Comer plays a young barrister who, out of blissful ignorance, used to feel fine about defending sexual predators, and now is the miserable, powerless victim of rape herself. The rain is not a baptism—it’s a device used to further humiliate her in her time of greatest humiliation. So here is my least favorite thing about the play: that I have to recommend it, even though I don’t love it—it’s not fun or entertaining or inspiringly good in the way theater can be. But this show, starring a popular television actress, will do its part in chipping away at the injustice that is women remaining voiceless and powerless after they’ve been sexually assaulted. And for that, “Prima Facie” deserves high praise—even adulation.

The basic arc of the story is simple: Tess Ensler comes from a poor family and rises to the top of her law school class, empowering her to go on to be one of two young star barristers in the London legal system. She’s good at it, and she knows it. She loves the law. She believes in the law. She thinks the legal system works. All she has to do, she says, is win her cases, whether her clients are guilty or not. After all, the jury decides, not her. She’s blameless.

Until, that is, Tess is the victim of a shockingly brutal date rape by another brilliant young colleague—this one the son of a rich and powerful London lawyer. At that point, Tess’s blissful ignorance washes away with her vomit and his semen in the shower.

What’s good about this play is also what’s not so good about it: Tess, while she’s still looking at the world from a position of power, explains how the law works when it comes to sexual assault, and it’s enlightening. And yet it’s also dull and somewhat artless. The writing is good in the way that eating your vegetables is good, but there’s no poetry. We’re strictly talking about law and the way lawyers think.

As for Comer, she’s playing an overwrought ass who drinks too much and talks too much (she’s telling the story from a lot of people’s points of view, so there’s a lot to say), and that gets tiresome. She’s pushing in the first half of the show, playing for laughs to an audience who already loves her. (The applause when she arrived on stage for the first time was deafening.) There are a lot of distracting sound effects as well—disco music blaring, or a heart beating so loudly you can hardly hear Comer speak—and one longs for quiet, and for just one moment of stillness.

The play becomes more interesting, though, during and after the rape, when the glee is gone and Tess comes down to earth to suffer with the rest of us. Comer slows down, and instead of speeding through the story—manically changing costumes on stage, moving furniture around from scene to scene—she stands onstage in her own body, with her bare feet on the ground.

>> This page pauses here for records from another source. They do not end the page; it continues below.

`src/core/irq_bank_map.svh`:
```
/*
  register offsets, reset values and field sizes of the interrupt enable and pending bank.
  assumes a 32-bit apb slave with word-aligned registers.
*/
`ifndef IRQ_BANK_MAP_SVH
`define IRQ_BANK_MAP_SVH

// ==========================================================
// register offsets (byte addresses)
`define OFS_ENABLE_SET 12'h000
`define OFS_ENABLE_CLEAR 12'h004
`define OFS_PENDING_SET 12'h008
`define OFS_PENDING_CLEAR 12'h00C
`define OFS_ACTIVE 12'h010
`define OFS_EVT_STATUS 12'h014
`define OFS_EVT_MASK 12'h018

// ==========================================================
// sizes and reset values
`define IRQ_COUNT 32
`define ADDR_BITS 12
`define ENABLE_RESET 32'h00000000
`define PENDING_RESET 32'h00000000
`define EVT_STATUS_RESET 2'h0
`define EVT_MASK_RESET 2'h0
`define EVT_BITS 2
`define EVT_NEW_PENDING 0
`define EVT_BAD_ADDR 1

`endif

```
`src/core/irq_bank_pkg.sv`:
```
/*
  types of the interrupt enable and pending bank.
  assumes irq_bank_map.svh supplies the sizes.
*/
`include "irq_bank_map.svh"

package irq_bank_pkg;
  typedef logic [`IRQ_COUNT-1:0] irq_vec_t;
  typedef enum logic [2:0] {reg_en_set, reg_en_clr, reg_pend_set, reg_pend_clr, reg_active, reg_evt_stat,
    reg_evt_mask, reg_none} reg_sel_t;
endpackage

```
`src/core/irq_enable_pending_bank.sv`:
```
/*
  per-interrupt enable and pending state for interrupts 0 to 31, reached over apb.
  assumes apb master on clk_sys; irq_source comes from peripherals on other timing and is synchronised here.
*/
`timescale 1ns/10ps
`include "irq_bank_map.svh"

module irq_enable_pending_bank
(
  input wire logic clk_sys,
  input wire logic rst_n,
  input wire logic psel,
  input wire logic penable,
  input wire logic pwrite,
  input wire logic [`ADDR_BITS-1:0] paddr,
  input wire logic [31:0] pwdata,
  output logic [31:0] prdata,
  output logic pready,
  output logic pslverr,
  input wire logic [`IRQ_COUNT-1:0] irq_source,
  output logic [`IRQ_COUNT-1:0] irq_active,
  output logic irq_event
);

  // ==========================================================
  // address decode
  function automatic irq_bank_pkg::reg_sel_t decode(input logic [`ADDR_BITS-1:0] addr);
    irq_bank_pkg::reg_sel_t sel;
    sel = irq_bank_pkg::reg_none;
    // holes and unaligned offsets decode to none
    unique case (addr)
      `OFS_ENABLE_SET: sel = irq_bank_pkg::reg_en_set;
      `OFS_ENABLE_CLEAR: sel = irq_bank_pkg::reg_en_clr;
      `OFS_PENDING_SET: sel = irq_bank_pkg::reg_pend_set;
      `OFS_PENDING_CLEAR: sel = irq_bank_pkg::reg_pend_clr;
      `OFS_ACTIVE: sel = irq_bank_pkg::reg_active;
      `OFS_EVT_STATUS: sel = irq_bank_pkg::reg_evt_stat;
      `OFS_EVT_MASK: sel = irq_bank_pkg::reg_evt_mask;
      default: sel = irq_bank_pkg::reg_none;
    endcase
    return sel;
  endfunction

  // flag state, next values, decode and write strobes
  irq_bank_pkg::irq_vec_t enable;
  irq_bank_pkg::irq_vec_t pending;
  irq_bank_pkg::irq_vec_t src_meta;
  irq_bank_pkg::irq_vec_t src_sync;
  irq_bank_pkg::irq_vec_t src_prev;
  irq_bank_pkg::irq_vec_t next_enable;
  irq_bank_pkg::irq_vec_t next_pending;
  irq_bank_pkg::irq_vec_t src_rise;
  logic [`EVT_BITS-1:0] evt_status;
  logic [`EVT_BITS-1:0] evt_mask;
  logic [`EVT_BITS-1:0] evt_hit;
  irq_bank_pkg::reg_sel_t sel;
  logic access;
  logic wr;
  logic setup;
  logic wr_enable_set;
  logic wr_enable_clear;
  logic wr_pending_set;
  logic wr_pending_clear;
  logic wr_evt_status;
  logic wr_evt_mask;

  // access phase: one wait-free cycle after setup
  assign setup = psel && !penable;
  assign access = psel && penable;
  assign wr = access && pwrite;
  assign sel = decode(paddr);

  // one write strobe per register except the active register, live in the access phase only
  assign wr_enable_set = wr && sel == irq_bank_pkg::reg_en_set;
  assign wr_enable_clear = wr && sel == irq_bank_pkg::reg_en_clr;
  assign wr_pending_set = wr && sel == irq_bank_pkg::reg_pend_set;
  assign wr_pending_clear = wr && sel == irq_bank_pkg::reg_pend_clr;
  assign wr_evt_status = wr && sel == irq_bank_pkg::reg_evt_stat;
  assign wr_evt_mask = wr && sel == irq_bank_pkg::reg_evt_mask;

  // ==========================================================
  // source synchroniser and edge detect
  // two flops before any logic reads a peripheral level
  always_ff @(posedge clk_sys or negedge rst_n)
  begin
    if (!rst_n)
    begin
      src_meta <= `PENDING_RESET;
      src_sync <= `PENDING_RESET;
    end
    else
    begin
      src_meta <= irq_source;
      src_sync <= src_meta;
    end
  end

  // last synchronised level; resets to the idle low, so a source held high through reset gives one edge after reset
  always_ff @(posedge clk_sys or negedge rst_n)
  begin
    if (!rst_n)
    begin
      src_prev <= `PENDING_RESET;
    end
    else
    begin
      src_prev <= src_sync;
    end
  end

  // one-cycle pulse on each rising source level
  assign src_rise = src_sync & ~src_prev;

  // ==========================================================
  // shared enable flags
  always_comb
  begin
    next_enable = enable;
    // ones act, zeros leave the flag alone
    if (wr_enable_set)
    begin
      next_enable = enable | pwdata;
    end
    else if (wr_enable_clear)
    begin
      next_enable = enable & ~pwdata;
    end
  end

  // one shared flag per interrupt, all off after reset
  always_ff @(posedge clk_sys or negedge rst_n)
  begin
    if (!rst_n)
    begin
      enable <= `ENABLE_RESET;
    end
    else
    begin
      enable <= next_enable;
    end
  end

  // ==========================================================
  // pending flags per interrupt
  // one copy of the update logic per interrupt, bit n for interrupt n
  genvar n;
  generate
    for (n = 0; n < `IRQ_COUNT; n++)
    begin : g_pend
      always_comb
      begin
        next_pending[n] = pending[n];
        // clear first so a same-cycle source edge still wins
        if (wr_pending_clear && pwdata[n])
        begin
          next_pending[n] = 1'b0;
        end
        // software pend, refused while the interrupt is disabled
        if (wr_pending_set && pwdata[n] && enable[n])
        begin
          next_pending[n] = 1'b1;
        end
        // peripheral edge, gated by the same enable
        if (src_rise[n] && enable[n])
        begin
          next_pending[n] = 1'b1;
        end
      end
    end
  endgenerate

  // pending flags; zero at reset for a defined start, software must not count on it
  always_ff @(posedge clk_sys or negedge rst_n)
  begin
    if (!rst_n)
    begin
      pending <= `PENDING_RESET;
    end
    else
    begin
      pending <= next_pending;
    end
  end

  // active request lines: pending and enabled
  always_ff @(posedge clk_sys or negedge rst_n)
  begin
    if (!rst_n)
    begin
      irq_active <= `PENDING_RESET;
    end
    else
    begin
      irq_active <= next_pending & next_enable;
    end
  end

  // ==========================================================
  // sticky event status, mask and interrupt line
  // any flag that turns pending this cycle
  assign evt_hit[`EVT_NEW_PENDING] = |(next_pending & ~pending);
  // an access phase to a hole in the map
  assign evt_hit[`EVT_BAD_ADDR] = access && sel == irq_bank_pkg::reg_none;

  // sticky status, write one to clear
  // an event in the clearing cycle survives the clear
  always_ff @(posedge clk_sys or negedge rst_n)
  begin
    if (!rst_n)
    begin
      evt_status <= `EVT_STATUS_RESET;
    end
    else if (wr_evt_status)
    begin
      evt_status <= (evt_status & ~pwdata[`EVT_BITS-1:0]) | evt_hit; // set beats clear
    end
    else
    begin
      evt_status <= evt_status | evt_hit;
    end
  end

  // event mask, plain read and write
  always_ff @(posedge clk_sys or negedge rst_n)
  begin
    if (!rst_n)
    begin
      evt_mask <= `EVT_MASK_RESET;
    end
    else if (wr_evt_mask)
    begin
      evt_mask <= pwdata[`EVT_BITS-1:0];
    end
  end

  // level output; follows the status one cycle later
  // unmasked events only; a masked event stays visible in the status
  always_ff @(posedge clk_sys or negedge rst_n)
  begin
    if (!rst_n)
    begin
      irq_event <= 1'b0;
    end
    else
    begin
      irq_event <= |(evt_status & evt_mask);
    end
  end

  // ==========================================================
  // apb handshake: ready in the cycle after setup, so the access phase is one cycle
  // a hole in the map is answered with an error, never left hanging
  always_ff @(posedge clk_sys or negedge rst_n)
  begin
    if (!rst_n)
    begin
      pready <= 1'b0;
      pslverr <= 1'b0;
    end
    else
    begin
      pready <= setup;
      pslverr <= setup && sel == irq_bank_pkg::reg_none;
    end
  end

  // read data, captured during setup so it stands through the access phase
  // writes answer zero; between transfers the last word is held
  always_ff @(posedge clk_sys or negedge rst_n)
  begin
    if (!rst_n)
    begin
      prdata <= 32'h00000000;
    end
    else if (setup && pwrite)
    begin
      prdata <= 32'h00000000;
    end
    else if (setup)
    begin
      unique case (sel)
        irq_bank_pkg::reg_en_set: prdata <= enable;
        irq_bank_pkg::reg_en_clr: prdata <= enable;
        irq_bank_pkg::reg_pend_set: prdata <= pending;
        irq_bank_pkg::reg_pend_clr: prdata <= pending;
        irq_bank_pkg::reg_active: prdata <= pending & enable;
        irq_bank_pkg::reg_evt_stat: prdata <= {30'h0, evt_status};
        irq_bank_pkg::reg_evt_mask: prdata <= {30'h0, evt_mask};
        irq_bank_pkg::reg_none: prdata <= 32'h00000000;
      endcase
    end
  end

endmodule

```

At that point, Comer embodies every woman who has ever felt alone in the world, and it’s moving when she sees her mother in the courtroom and feels suddenly supported by someone she previously looked down on. It’s moving when she thinks of her best friend, an actress with a job on a cruise ship, and feels proud. It’s moving when she sees the one woman working in the court that day—a female cop—put her hand on her mother’s hand to comfort her. That’s the one still moment of the entire production: When Comer says one word—“Sister”—there isn’t a dry eye in the house.